** Dataset entries follows **

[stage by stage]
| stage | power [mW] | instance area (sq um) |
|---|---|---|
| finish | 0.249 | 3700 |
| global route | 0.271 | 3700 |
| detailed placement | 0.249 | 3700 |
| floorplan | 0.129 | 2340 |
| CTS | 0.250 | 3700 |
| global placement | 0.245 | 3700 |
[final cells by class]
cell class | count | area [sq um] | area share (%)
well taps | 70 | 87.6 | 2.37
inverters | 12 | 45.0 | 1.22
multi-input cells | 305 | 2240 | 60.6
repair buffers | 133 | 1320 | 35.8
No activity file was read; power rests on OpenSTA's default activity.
`src/rtl/ilvm_pkg.sv`:
```
package ilvm_pkg;

    localparam int unsigned WORD_BYTES = 8;

    // Error flags gathered from the burst tracker and the channel table
    typedef struct packed {
        logic outside;
        logic sob_in_burst;
        logic sop_no_sob;
        logic eop_no_eob;
        logic sop_open;
        logic cont_closed;
    } ilvm_err_t;

    // Decoded view of one input cycle
    typedef struct packed {
        logic data;
        logic sob;
        logic sop;
        logic eob;
        logic eop;
    } ilvm_mark_t;

    // Bytes carried in one cycle, from word count and end-of-packet code
    function automatic int unsigned cycle_bytes(input int unsigned words,
                                                input logic [3:0] code);
        int unsigned last;
        if (words == 0) return 0;
        if (!code[3]) return words * WORD_BYTES;
        last = (code[2:0] == 3'd0) ? WORD_BYTES : int'(code[2:0]);
        return (words - 1) * WORD_BYTES + last;
    endfunction

endpackage

```
`src/rtl/ilvm_burst_track.sv`:
```
module ilvm_burst_track
    import ilvm_pkg::*;
#(
    parameter int CH_W = 4
) (
    input  logic            clk,
    input  logic            rst,
    input  ilvm_mark_t      mark,
    input  logic [CH_W-1:0] chan,
    output logic            take,
    output logic [CH_W-1:0] cyc_ch,
    output logic            e_outside,
    output logic            e_sob_in_burst,
    output logic            e_sop_no_sob,
    output logic            e_eop_no_eob
);

    logic            in_burst_q;
    logic [CH_W-1:0] cur_ch_q;

    // Cycle ownership: a burst start claims the input channel,
    // other data cycles inherit the channel of the open burst.
    always_comb begin
        take           = mark.data && (mark.sob || in_burst_q);
        cyc_ch         = mark.sob ? chan : cur_ch_q;
        e_outside      = mark.data && !mark.sob && !in_burst_q;
        e_sob_in_burst = mark.data && mark.sob && in_burst_q;
        e_sop_no_sob   = mark.data && mark.sop && !mark.sob;
        e_eop_no_eob   = mark.data && mark.eop && !mark.eob;
    end

    always_ff @(posedge clk) begin
        if (rst) begin
            in_burst_q <= 1'b0;
            cur_ch_q   <= '0;
        end else if (mark.data) begin
            if (mark.sob) begin
                in_burst_q <= !mark.eob;
                cur_ch_q   <= chan;
            end else if (in_burst_q) begin
                in_burst_q <= !mark.eob;
            end
        end
    end

    // idle cycles leave the burst state untouched
    p_idle_holds_burst_r2: assert property (@(posedge clk) disable iff (rst)
        !mark.data |=> ($stable(in_burst_q) && $stable(cur_ch_q)));

endmodule

```
`src/rtl/ilvm_chan_table.sv`:
```
module ilvm_chan_table
    import ilvm_pkg::*;
#(
    parameter int NUM_CH = 16,
    parameter int CNT_W  = 16,
    localparam int CH_W  = $clog2(NUM_CH)
) (
    input  logic             clk,
    input  logic             rst,
    input  logic             take,
    input  ilvm_mark_t       mark,
    input  logic [CH_W-1:0]  ch,
    input  logic [CNT_W-1:0] bytes,
    output logic             e_sop_open,
    output logic             e_cont_closed,
    output logic             done,
    output logic [CNT_W-1:0] done_bytes
);

    logic [NUM_CH-1:0] open_q;
    logic [CNT_W-1:0]  acc_q [NUM_CH];

    logic             is_sop;
    logic             ch_open;
    logic [CNT_W-1:0] sum;
    logic             wr_open;
    logic             wr_acc;
    logic             nxt_open;
    logic [CNT_W-1:0] nxt_acc;

    always_comb begin
        is_sop        = mark.sob && mark.sop;
        ch_open       = open_q[ch];
        sum           = acc_q[ch] + bytes;
        e_sop_open    = take && is_sop && ch_open;
        e_cont_closed = take && mark.sob && !mark.sop && !ch_open;

        wr_open    = 1'b0;
        wr_acc     = 1'b0;
        nxt_open   = 1'b0;
        nxt_acc    = '0;
        done       = 1'b0;
        done_bytes = '0;
        if (take && is_sop) begin
            wr_open  = 1'b1;
            nxt_open = !mark.eop;
            wr_acc   = 1'b1;
            nxt_acc  = bytes;
            if (mark.eop) begin
                done       = 1'b1;
                done_bytes = bytes;
            end
        end else if (take && ch_open) begin
            wr_acc  = 1'b1;
            nxt_acc = sum;
            if (mark.eop) begin
                wr_open    = 1'b1;
                nxt_open   = 1'b0;
                done       = 1'b1;
                done_bytes = sum;
            end
        end
    end

    for (genvar c = 0; c < NUM_CH; c++) begin : g_ch
        logic sel;
        assign sel = (ch == CH_W'(c));
        always_ff @(posedge clk) begin
            if (rst) begin
                open_q[c] <= 1'b0;
                acc_q[c]  <= '0;
            end else if (sel) begin
                if (wr_open) open_q[c] <= nxt_open;
                if (wr_acc)  acc_q[c]  <= nxt_acc;
            end
        end
    end

    // discarded continuation data never opens a channel
    p_cont_stays_closed_r10: assert property (@(posedge clk) disable iff (rst)
        e_cont_closed |=> !open_q[$past(ch)]);

    // a start-of-packet cycle without end leaves its channel open
    p_sop_opens_r4: assert property (@(posedge clk) disable iff (rst)
        (take && is_sop && !mark.eop) |=> open_q[$past(ch)]);

endmodule

```
`src/rtl/ilvm_report.sv`:
```
module ilvm_report
    import ilvm_pkg::*;
#(
    parameter int CH_W  = 4,
    parameter int CNT_W = 16
) (
    input  logic             clk,
    input  logic             rst,
    input  ilvm_err_t        err_d,
    input  logic             done_d,
    input  logic [CH_W-1:0]  chan_d,
    input  logic [CNT_W-1:0] bytes_d,
    output ilvm_err_t        err_q,
    output logic             done_q,
    output logic [CH_W-1:0]  chan_q,
    output logic [CNT_W-1:0] bytes_q
);

    always_ff @(posedge clk) begin
        if (rst) begin
            err_q   <= '0;
            done_q  <= 1'b0;
            chan_q  <= '0;
            bytes_q <= '0;
        end else begin
            err_q   <= err_d;
            done_q  <= done_d;
            chan_q  <= done_d ? chan_d  : '0;
            bytes_q <= done_d ? bytes_d : '0;
        end
    end

endmodule

```
`src/rtl/ilv_burst_mon.sv`:
```
module ilv_burst_mon
    import ilvm_pkg::*;
#(
    parameter int NUM_CH  = 16,
    parameter int WORDS   = 8,
    parameter int CNT_W   = 16,
    localparam int CH_W   = $clog2(NUM_CH),
    localparam int WCNT_W = $clog2(WORDS + 1)
) (
    input  logic              clk,
    input  logic              rst,
    input  logic [WCNT_W-1:0] in_words,
    input  logic              in_sop,
    input  logic              in_sob,
    input  logic              in_eob,
    input  logic [3:0]        in_eop_code,
    input  logic [CH_W-1:0]   in_chan,
    output logic              err_outside,
    output logic              err_sob_in_burst,
    output logic              err_sop_no_sob,
    output logic              err_eop_no_eob,
    output logic              err_sop_open,
    output logic              err_cont_closed,
    output logic              rpt_valid,
    output logic [CH_W-1:0]   rpt_chan,
    output logic [CNT_W-1:0]  rpt_bytes
);

    ilvm_mark_t       mark;
    ilvm_err_t        err_d;
    ilvm_err_t        err_q;
    logic             take;
    logic [CH_W-1:0]  cyc_ch;
    logic [CNT_W-1:0] cyc_bytes;
    logic             done;
    logic [CNT_W-1:0] done_bytes;

    always_comb begin
        mark.data = (in_words != '0);
        mark.sob  = in_sob;
        mark.sop  = in_sop;
        mark.eob  = in_eob;
        mark.eop  = in_eop_code[3];
        cyc_bytes = CNT_W'(cycle_bytes(int'(in_words), in_eop_code));
    end

    ilvm_burst_track #(.CH_W(CH_W)) u_burst (
        .clk            (clk),
        .rst            (rst),
        .mark           (mark),
        .chan           (in_chan),
        .take           (take),
        .cyc_ch         (cyc_ch),
        .e_outside      (err_d.outside),
        .e_sob_in_burst (err_d.sob_in_burst),
        .e_sop_no_sob   (err_d.sop_no_sob),
        .e_eop_no_eob   (err_d.eop_no_eob)
    );

    ilvm_chan_table #(.NUM_CH(NUM_CH), .CNT_W(CNT_W)) u_table (
        .clk           (clk),
        .rst           (rst),
        .take          (take),
        .mark          (mark),
        .ch            (cyc_ch),
        .bytes         (cyc_bytes),
        .e_sop_open    (err_d.sop_open),
        .e_cont_closed (err_d.cont_closed),
        .done          (done),
        .done_bytes    (done_bytes)
    );

    ilvm_report #(.CH_W(CH_W), .CNT_W(CNT_W)) u_rpt (
        .clk     (clk),
        .rst     (rst),
        .err_d   (err_d),
        .done_d  (done),
        .chan_d  (cyc_ch),
        .bytes_d (done_bytes),
        .err_q   (err_q),
        .done_q  (rpt_valid),
        .chan_q  (rpt_chan),
        .bytes_q (rpt_bytes)
    );

    assign err_outside      = err_q.outside;
    assign err_sob_in_burst = err_q.sob_in_burst;
    assign err_sop_no_sob   = err_q.sop_no_sob;
    assign err_eop_no_eob   = err_q.eop_no_eob;
    assign err_sop_open     = err_q.sop_open;
    assign err_cont_closed  = err_q.cont_closed;

    // idle input yields a silent next cycle
    p_idle_quiet_r2: assert property (@(posedge clk) disable iff (rst)
        (in_words == '0) |=> (!rpt_valid && err_q == '0));

    // a report always follows an end-of-packet data cycle
    p_rpt_after_eop_r12: assert property (@(posedge clk) disable iff (rst)
        rpt_valid |-> $past(in_eop_code[3] && in_words != '0));

    // a completed packet always holds at least one byte
    p_rpt_nonzero_r3: assert property (@(posedge clk) disable iff (rst)
        rpt_valid |-> (rpt_bytes != '0));

    // data outside a burst is only flagged when no burst start came
    p_outside_no_sob_r6: assert property (@(posedge clk) disable iff (rst)
        err_outside |-> $past(!in_sob));

    // the nested-burst flag follows a burst start
    p_nested_has_sob_r7: assert property (@(posedge clk) disable iff (rst)
        err_sob_in_burst |-> $past(in_sob));

    // the stray start-of-packet flag follows a cycle without burst start
    p_sop_alone_r11: assert property (@(posedge clk) disable iff (rst)
        err_sop_no_sob |-> $past(in_sop && !in_sob));

    // end-of-packet without end-of-burst
    p_eop_no_eob_r8: assert property (@(posedge clk) disable iff (rst)
        err_eop_no_eob |-> $past(in_eop_code[3] && !in_eob));

    // reopening is flagged only for a start-of-packet burst
    p_reopen_is_sop_r9: assert property (@(posedge clk) disable iff (rst)
        err_sop_open |-> $past(in_sop && in_sob));

endmodule

```
`config.mk`:
```
export PLATFORM = sky130hd
export DESIGN_NAME = ilv_burst_mon
export DESIGN_NICKNAME = d
export VERILOG_FILES = /design/src/rtl/ilvm_pkg.sv /design/src/rtl/ilvm_burst_track.sv /design/src/rtl/ilvm_chan_table.sv /design/src/rtl/ilvm_report.sv /design/src/rtl/ilv_burst_mon.sv
export SDC_FILE = /design/constraint.sdc
export NUM_CORES = 1
export LEC_CHECK = 0
export BUFFER_PORTS_ARGS = -buffer_cell sky130_fd_sc_hd__buf_2
export CORE_ASPECT_RATIO = 1.1
export CORE_UTILIZATION = 46
export CTS_CLUSTER_DIAMETER = 150
export DETAILED_ROUTE_END_ITERATION = 6
export GPL_TIMING_DRIVEN = 1
export PLACE_DENSITY_LB_ADDON = 0.05
export SKIP_CTS_REPAIR_TIMING = 1
export SKIP_LAST_GASP = 1
export SYNTH_ARGS = -nofsm -noshare
export SYNTH_HDL_FRONTEND = slang
export SYNTH_SLANG_ARGS = --single-unit
```
`constraint.sdc`:
```
create_clock -name clk -period 12.5 [get_ports clk]
set_input_delay 1.25 -clock clk [delete_from_list [all_inputs] [get_ports clk]]
set_output_delay 1.25 -clock clk [all_outputs]
set_load 0.01 [all_outputs]
```
==> flow_metrics.env, run 1 <==
export IMPL_grt_max_degree=70
export IMPL_io_pins=44
export IMPL_fill_cells=2595
export IMPL_setup_violations=0
export IMPL_dr_pass1_iters=5
export IMPL_grt_pass1_wl_microns=57500
export IMPL_clkLatencyLatePin_ns=0.51
export IMPL_synth_fp_nets=1161
export IMPL_ir_drop_v=0.000127
export IMPL_critPathKind="in2reg"
export IMPL_synthCells=1124
export IMPL_path_clk_slew_ns=0.06
export IMPL_fin_util_pct=52.6
export IMPL_portBuffers=43
export IMPL_grt_pass1_vias=8826
export IMPL_post_route_period_util_pct=51.4
export IMPL_htree_levels=2
export IMPL_via_per_inst=5.87
export IMPL_hp_class="reg2reg"
export IMPL_yosys_area_top_type="edfxtp_1"
export IMPL_syn_cell_area_sq_mm=0.0141
export IMPL_n_antenna_cell=0
export IMPL_drc=0
export IMPL_initialDrtViolationCount=754
export IMPL_drv_cap=0
export IMPL_r2r_start="u_burst.cur_ch_q[1]$_SDFFE_PP0N_"
export IMPL_clock_path_buffers=3
export IMPL_grt_overflow_total=0
export IMPL_crit_path_start="in_sob"
export IMPL_max_slew_margin_rel_pct=20.1
export IMPL_placed_area_sq_mm=0.0146
export IMPL_fmax_mhz=156
export IMPL_powerDensity_mw_per_mm2=154
export IMPL_p_leak_nw=5.50
export IMPL_vias=9185
export IMPL_cp_endpoint="u_table.acc_q[14][13]$_SDFFCE_PN0P_"
export IMPL_r2r_setup_slack_ns=7.05
export IMPL_die_h_microns=186
export IMPL_groute_usage_overall_pct=25.5
export IMPL_finalSetupTns_ns=0
export IMPL_required_ns=12.73
export IMPL_place_gp_congestion=0.903
export IMPL_worst_r2r_cell_count=15
export IMPL_layout_drive_gt1_share_pct=18.8
export IMPL_hpwl_microns=23600
export IMPL_synth_common_cells="304 x nor2_1, 256 x edfxtp_1, 62 x mux4_2, 48 x clkbuf_1, 48 x dfxtp_1"
export IMPL_layout_nets=1169
export IMPL_drv_slew=0
export IMPL_wl_microns=39000
export IMPL_min_period_ns=6.42
export IMPL_r2r_end="u_table.acc_q[14][13]$_SDFFCE_PN0P_"
export IMPL_grt_setup_unrepaired="false"
export IMPL_start_util_pct=47.2
export IMPL_wire_per_inst_microns=24.9
export IMPL_power_total_mw=2.42
export IMPL_cts_buffers=34
export IMPL_synth_ff_latch_count=304
export IMPL_yosys_top_cells_area="edfxtp_1 55%, mux4_2 9.9%, nor2_1 8.1%, dfxtp_1 6.8%, ha_1 1.7%"
export IMPL_endpoint_kind="register"
export IMPL_postSynthAreaPerCell_sq_um=12.5
export IMPL_ant_nets=0
export IMPL_worst_pin_slew_ns=1.20
export IMPL_dieArea_sq_mm=0.0314
export IMPL_startpoint_type="input pin"
export IMPL_critPathArrivalTime_ns=6.65
export IMPL_num_rows=66
export IMPL_die_w_microns=169
export IMPL_antenna_found_initial=1
export IMPL_stdcell_area_sq_mm=0.0157
export IMPL_netlist_area_leader_share_pct=54.5
export IMPL_status="finished, final reports clean"
export IMPL_cts_tree="built"
export IMPL_hold_viol=0
export IMPL_async_flop_share_pct=0
export IMPL_cts_root_buf="clkbuf_16"
export IMPL_yosysUniqueCellTypes=62
export IMPL_cts_sinks=304
export IMPL_yosys_most_used_dff="edfxtp_1"
export IMPL_synth_edff_count=256
export IMPL_crit_fanout=51
export IMPL_core_area_sq_mm=0.0299
export IMPL_area_growth_pct=11.4
export IMPL_layout_cells_non_filler=1565
export IMPL_post_place_cells=1504
export IMPL_synth_seq_area_share_pct=61.3
export IMPL_synth_most_common_cell="nor2_1"
export IMPL_yosys_warnings=0
export IMPL_skew_ns=0.00870
-- stage by stage --
step                      setup slack, ns  hold WS (ns)
final                                6.08         0.477
after CTS                            6.14         0.480
after global placement               5.70         0.460
after floorplan                      6.49         0.435
after global routing                 5.67         0.499
after detailed placement             5.62         0.464
-- power breakdown --
part           switching, mW  leakage (nW)  internal (mW)
logic                  0.176          1.91         0.0987
clock network          0.403         0.536          0.602
registers             0.0107          3.05           1.13
total                  0.590          5.50           1.83
-- cell usage in the layout, fill, tap and decap left out, types with 11 or more instances in the layout --
cell	count
ha_1	19
edfxtp_1	256
o22ai_1	30
nand3_1	15
dfxtp_1	48
a21oi_1	45
buf_4	18
mux4_2	62
clkbuf_1	13
a31o_2	16
inv_1	11
nor2_1	304
o21ai_0	44
mux2i_1	13
nand2_1	37
clkbuf_16	34
buf_2	43
xnor2_1	13
-- routing by layer --
metal | up-vias | wire [microns] | global-route usage (%) | part of all wire [%]
li1 | 4168 | - | - | -
met5 | - | 0 | 0 | 0
met1 | 4650 | 16800 | 34.6 | 43
met3 | 53 | 2170 | 3.51 | 5.6
met2 | 314 | 19000 | 42.7 | 49
met4 | 0 | 987 | 7.53 | 2.5
-- sequential cells by signal (all words and copies together) (netlist names) --
register            cells
u_table.acc_q         256
u_rpt.bytes_q          16
u_table.open_q         16
u_rpt.err_q             6
u_burst.cur_ch_q        4
u_rpt.chan_q            4
u_burst.in_burst_q      1
u_rpt.done_q            1
-- how the worst min path moves through the flow --
stage | startpoint | end | slack [ns] | depth (start not counted)
global route | u_table.open_q[5]$_SDFFE_PP0P_ | u_table.open_q[5]$_SDFFE_PP0P_ | 0.50 | 2
global placement | u_table.open_q[13]$_SDFFE_PP0P_ | u_table.open_q[13]$_SDFFE_PP0P_ | 0.46 | 2
floorplan | u_burst.in_burst_q$_SDFFE_PP0N_ | u_rpt.err_q[5]$_SDFF_PP0_ | 0.44 | 1
detailed placement | u_table.open_q[14]$_SDFFE_PP0P_ | u_table.open_q[14]$_SDFFE_PP0P_ | 0.46 | 2
finish | u_table.open_q[14]$_SDFFE_PP0P_ | u_table.open_q[14]$_SDFFE_PP0P_ | 0.48 | 2
CTS | u_table.open_q[14]$_SDFFE_PP0P_ | u_table.open_q[14]$_SDFFE_PP0P_ | 0.48 | 2
-- kinds of logic after synthesis --
kind of cell,after synthesis,share of synthesized area [%]
AOI/OAI and AO/OA,188,8.84
xor gates and xnor gates,17,1.06
adders and majority gates,20,1.83
buffers and inverters,101,3.20
DFF,304,61.3
muxes,78,11.1
and+or+nand+nor,416,12.7
-- worst max-delay path, stage by stage --
cell	delay, ns
buf_2	0.48
mux2i_4	0.33
buf_4	0.35
buf_4	0.75
mux4_2	0.41
o22ai_1	0.37
nor2_1	0.09
ha_1	0.27
a2111oi_0	0.41
o21ai_0	0.27
a41oi_1	0.42
o31ai_1	0.12
a21oi_1	0.20
xnor2_1	0.11
a21oi_2	0.67
nor2_1	0.11
-- area by class of cell --
| cell class | instances | area (sq um) | area share, % |
|---|---|---|---|
| flip-flops and latches | 304 | 8650 | 55.0 |
| inverters | 11 | 41.3 | 0.263 |
| clock buffers | 49 | 927 | 5.90 |
| repair buffers | 62 | 370 | 2.36 |
| well taps | 408 | 510 | 3.25 |
| multi-input cells | 719 | 5040 | 32.1 |
| clock inverters | 12 | 176 | 1.12 |
Power figures use the tool's default switching activity.
==> inputs of run 2 (changes only) <==
==> constraint.sdc (replaced) <==
create_clock -name clk -period 5.8 [get_ports clk]
set_input_delay 0.58 -clock clk [delete_from_list [all_inputs] [get_ports clk]]
set_output_delay 0.58 -clock clk [all_outputs]
set_load 0.01 [all_outputs]
==> run 2 against run 1 <==
  * Flip-flop and latch count stayed put
  * First-iteration DRC count is 16% higher
  * Largest power group unchanged
  * Total power is 120% higher
  * Global-route usage is 0.90 points higher
  * Sequential share of layout area is 1.1 points lower
  * Routed wire length is 3.3% higher
  * Setup slack worse by 5.0 ns
  * Final area is 2.0% higher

** End of Dataset entries **

**Exercise brief**
From the entries above, extract only the lines running from the one containing "export IMPL_drv_slew=0" through the one containing "export IMPL_num_rows=66", inclusive.

**Solution to the exercise**
export IMPL_drv_slew=0
export IMPL_wl_microns=39000
export IMPL_min_period_ns=6.42
export IMPL_r2r_end="u_table.acc_q[14][13]$_SDFFCE_PN0P_"
export IMPL_grt_setup_unrepaired="false"
export IMPL_start_util_pct=47.2
export IMPL_wire_per_inst_microns=24.9
export IMPL_power_total_mw=2.42
export IMPL_cts_buffers=34
export IMPL_synth_ff_latch_count=304
export IMPL_yosys_top_cells_area="edfxtp_1 55%, mux4_2 9.9%, nor2_1 8.1%, dfxtp_1 6.8%, ha_1 1.7%"
export IMPL_endpoint_kind="register"
export IMPL_postSynthAreaPerCell_sq_um=12.5
export IMPL_ant_nets=0
export IMPL_worst_pin_slew_ns=1.20
export IMPL_dieArea_sq_mm=0.0314
export IMPL_startpoint_type="input pin"
export IMPL_critPathArrivalTime_ns=6.65
export IMPL_num_rows=66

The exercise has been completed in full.